The choice of a temple environment was appropriate not only thematically, since both the wall paintings and the statues were originally used as temple art, but also in terms of the provenance of these artefacts, which originated in geographic proximity to each other in northern China. It might be objected that the contents of this Gallery are not exactly contemporaneous, dating from 1195 to the late 14th century, but yet it would not have been uncommon for a temple to contain devotional objects that its community had accumulated throughout many generations. Although the wall paintings displayed in this 'temple' setting are both Buddhist and Daoist, it was decided that this too would not be inappropriate, because there had long since been a blending of these two religious belief systems. Indeed, from the 10th century onwards the syncretism of Buddhist, Daoist and Confucian beliefs – 'The Three Teachings' - was reflected even in the similarity of artistic style, which is certainly evidenced in the examples presented in the Bishop White Gallery. The renovated Gallery was reputed to be as close as one could come outside China to a major North Chinese monastery hall.

==Present Design==

The current incarnation of the Gallery, which opened in 2005, dates from the renovations that were undertaken during the first phase of the 'Renaissance ROM' building project.

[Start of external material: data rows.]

===== src/rtl/mem_port_arbiter.sv =====
// Round-robin arbiter sharing one variable-latency memory port between
// instruction fetch and data access, with halt handling and an ack watchdog.
module mem_port_arbiter #(
    parameter int AW      = 32,
    parameter int DW      = 32,
    parameter int TIMEOUT = 16
) (
    input  logic          clk,
    input  logic          reset_n,
    input  logic          ireq,
    input  logic [AW-1:0] iaddr,
    output logic          ivalid,
    output logic [DW-1:0] irdata,
    output logic          istall,
    input  logic          dreq,
    input  logic          dwe,
    input  logic [AW-1:0] daddr,
    input  logic [DW-1:0] dwdata,
    output logic          dvalid,
    output logic [DW-1:0] drdata,
    output logic          dstall,
    input  logic          halt,
    output logic          halted,
    output logic          mem_req,
    output logic          mem_we,
    output logic [AW-1:0] mem_addr,
    output logic [DW-1:0] mem_wdata,
    input  logic [DW-1:0] mem_rdata,
    input  logic          mem_ack,
    output logic          err
);

    localparam int CW = (TIMEOUT > 2) ? $clog2(TIMEOUT) : 1;
    localparam logic [CW-1:0] LAST_COUNT = CW'(TIMEOUT - 1);

    localparam logic [1:0] IDLE   = 2'd0;
    localparam logic [1:0] BUSY_I = 2'd1;
    localparam logic [1:0] BUSY_D = 2'd2;
    localparam logic [1:0] HALTED = 2'd3;

    localparam logic GRANT_I = 1'b0;
    localparam logic GRANT_D = 1'b1;

    logic [1:0]    state;
    logic          lastGrant;
    logic [CW-1:0] counter;
    logic          haltPending;

    logic          busy;
    logic          done;
    logic          timedOut;
    logic          grantD;
    logic [DW-1:0] readData;

    always_comb begin
        busy     = (state == BUSY_I) || (state == BUSY_D);
        done     = busy && (mem_ack || (counter == LAST_COUNT));
        timedOut = busy && !mem_ack && (counter == LAST_COUNT);
        grantD   = dreq && (!ireq || (lastGrant == GRANT_I));
        // An aborted transaction returns zero rather than whatever is on the bus.
        readData = mem_ack ? mem_rdata : '0;
    end

    assign ivalid = (state == BUSY_I) && done;
    assign dvalid = (state == BUSY_D) && done;
    assign irdata = readData;
    assign drdata = readData;
    assign istall = ireq & ~ivalid;
    assign dstall = dreq & ~dvalid;
    assign halted = (state == HALTED);

    always_ff @(posedge clk or negedge reset_n) begin
        if (!reset_n) begin
            state       <= IDLE;
            lastGrant   <= GRANT_I;
            counter     <= '0;
            haltPending <= 1'b0;
            mem_req     <= 1'b0;
            mem_we      <= 1'b0;
            mem_addr    <= '0;
            mem_wdata   <= '0;
            err         <= 1'b0;
        end else begin
            case (state)
                IDLE: begin
                    if (halt) begin
                        state <= HALTED;
                    end else if (ireq || dreq) begin
                        mem_req <= 1'b1;
                        counter <= '0;
                        if (grantD) begin
                            lastGrant <= GRANT_D;
                            mem_addr  <= daddr;
                            mem_we    <= dwe;
                            mem_wdata <= dwdata;
                            state     <= BUSY_D;
                        end else begin
                            lastGrant <= GRANT_I;
                            mem_addr  <= iaddr;
                            mem_we    <= 1'b0;
                            state     <= BUSY_I;
                        end
                    end
                end
                BUSY_I, BUSY_D: begin
                    // A halt seen at any point in the transaction is honoured once it retires.
                    if (done) begin
                        mem_req     <= 1'b0;
                        counter     <= '0;
                        haltPending <= 1'b0;
                        state       <= (halt || haltPending) ? HALTED : IDLE;
                        if (timedOut) begin
                            err <= 1'b1;
                        end
                    end else begin
                        counter <= counter + 1'b1;
                        if (halt) begin
                            haltPending <= 1'b1;
                        end
                    end
                end
                default: begin
                    state   <= HALTED;
                    mem_req <= 1'b0;
                end
            endcase
        end
    end

endmodule
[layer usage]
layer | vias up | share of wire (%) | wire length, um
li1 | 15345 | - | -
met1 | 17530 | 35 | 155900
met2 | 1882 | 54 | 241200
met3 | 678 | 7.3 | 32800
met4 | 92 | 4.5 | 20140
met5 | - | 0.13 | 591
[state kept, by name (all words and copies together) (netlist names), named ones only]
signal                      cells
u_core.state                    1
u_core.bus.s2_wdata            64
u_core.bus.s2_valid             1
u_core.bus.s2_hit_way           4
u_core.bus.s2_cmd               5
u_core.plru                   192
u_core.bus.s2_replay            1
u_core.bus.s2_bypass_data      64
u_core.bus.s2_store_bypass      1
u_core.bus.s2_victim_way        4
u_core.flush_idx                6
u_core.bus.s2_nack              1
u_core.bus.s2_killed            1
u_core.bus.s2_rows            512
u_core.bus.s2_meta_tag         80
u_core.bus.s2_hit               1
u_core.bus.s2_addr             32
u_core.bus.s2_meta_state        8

Several other galleries were also renovated, including the other galleries of the Far Eastern collection, and the construction of the Michael-Lee Chin Crystal, designed by Daniel Libeskind, was completed in 2007. Like the Crystal, the renovation of gallery space in the historic buildings was also intended to be modern in style - quite austere, with a minimum of colour and helpful signage, and an 'open-concept' layout that minimizes visual barriers between adjoining galleries, purportedly so that audiences might appreciate the collections as 'works of art,' with little indication of the context for which objects – particularly religious objects – were originally intended. That said, the general organization of the artefacts remains much as it was during the Gallery's previous incarnation as a temple reconstruction, with the murals surrounding the wooden sculptures situated in the middle of the space, but the decorative elements of the temple setting have been stripped away to focus one's attention on the objects themselves.